Patrick J. Kelly, MD
Dr. Patrick J. Kelly has an impressive professional vita and an international reputation for innovation that you would expect for the retired chairman of the department of neurological surgery at New York University School of Medicine.
When he was a boy, his healing hands were fighting fists. He experienced indifference and abuse at home where disagreements were settled with fists rather than hugs.
This all changed for 11 year old Patrick after he witnessed a vicious fight between his buddies. Mr. Whitney at the Boys Club in East Aurora, New York, taught him the healing power of a hug. He walked calmly toward the boys. He didn’t say anything. He just stared at them with more sadness than anger. He put his arms around both fighters and hugged them. It was a hug of genuine affection. Both boys calmed down and shook hands.
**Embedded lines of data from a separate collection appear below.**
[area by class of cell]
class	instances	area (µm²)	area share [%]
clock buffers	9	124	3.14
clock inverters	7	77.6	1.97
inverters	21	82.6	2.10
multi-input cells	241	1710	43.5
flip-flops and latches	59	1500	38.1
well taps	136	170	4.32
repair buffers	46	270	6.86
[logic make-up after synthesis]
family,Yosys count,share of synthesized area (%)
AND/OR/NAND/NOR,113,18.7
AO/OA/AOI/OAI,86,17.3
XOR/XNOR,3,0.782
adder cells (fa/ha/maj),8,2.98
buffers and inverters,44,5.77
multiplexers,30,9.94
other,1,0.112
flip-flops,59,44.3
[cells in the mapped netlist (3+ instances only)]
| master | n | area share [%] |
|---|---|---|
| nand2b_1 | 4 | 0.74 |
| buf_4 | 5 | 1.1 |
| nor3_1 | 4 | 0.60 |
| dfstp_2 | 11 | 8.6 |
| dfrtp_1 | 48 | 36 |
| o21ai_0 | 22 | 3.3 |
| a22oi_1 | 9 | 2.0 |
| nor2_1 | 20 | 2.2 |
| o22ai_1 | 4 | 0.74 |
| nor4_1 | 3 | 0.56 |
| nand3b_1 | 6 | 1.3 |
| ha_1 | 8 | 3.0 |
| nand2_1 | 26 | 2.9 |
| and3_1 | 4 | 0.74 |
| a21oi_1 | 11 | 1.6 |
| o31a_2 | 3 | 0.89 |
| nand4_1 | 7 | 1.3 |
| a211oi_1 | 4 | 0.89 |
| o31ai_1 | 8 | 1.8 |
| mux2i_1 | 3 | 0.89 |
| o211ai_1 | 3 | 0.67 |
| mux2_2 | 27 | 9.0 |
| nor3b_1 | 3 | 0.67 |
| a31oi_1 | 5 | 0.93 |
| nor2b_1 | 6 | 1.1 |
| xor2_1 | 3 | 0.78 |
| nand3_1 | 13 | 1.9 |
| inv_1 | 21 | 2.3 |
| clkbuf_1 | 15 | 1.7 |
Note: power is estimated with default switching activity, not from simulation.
Patrick spent many of his teen years in a Polish orphanage after he and his siblings were removed from their abusive home.
Patrick joined the U.S. Navy to fund medical school. He volunteered for Vietnam because, “Hippocrates said that all those who wanted to be a surgeon should go to war.”
At a Marine helicopter base, he was brutally introduced to triage following battle. Twenty to thirty new patients would be brought in at a time. Each was horribly mangled and screaming in pain. Patrick had no specialized surgical training when he was introduced to his first patient, a “man who was late tossing a grenade” which blew off his left arm and both legs.
The chief of surgery at the Naval Support Activity Hospital in Da Nang was Vern Fitchett, who noticed Patrick was traumatized. He motivated Patrick to do his best, “war’s not pretty ~ now get your ass in gear.” Patrick lost patients, but he also learned the importance of doing the best you can.
Dr. Kelly treats police officers who need surgery for free to thank them for intervening in his parents’ domestic violence. He pioneered a minimally invasive technique to remove brain tumors. And, you know I’ve got to love a guy who invented a way to map brain tumors based on his boat’s navigational system.
We’re all very fortunate that Mr. Whitney at the Boys Club, the police officers, the nuns, and Dr. Fitchett formed a protection circle around Patrick Kelly, nurtured, and guided him from being a traumatized boy into a world-renowned neurosurgeon.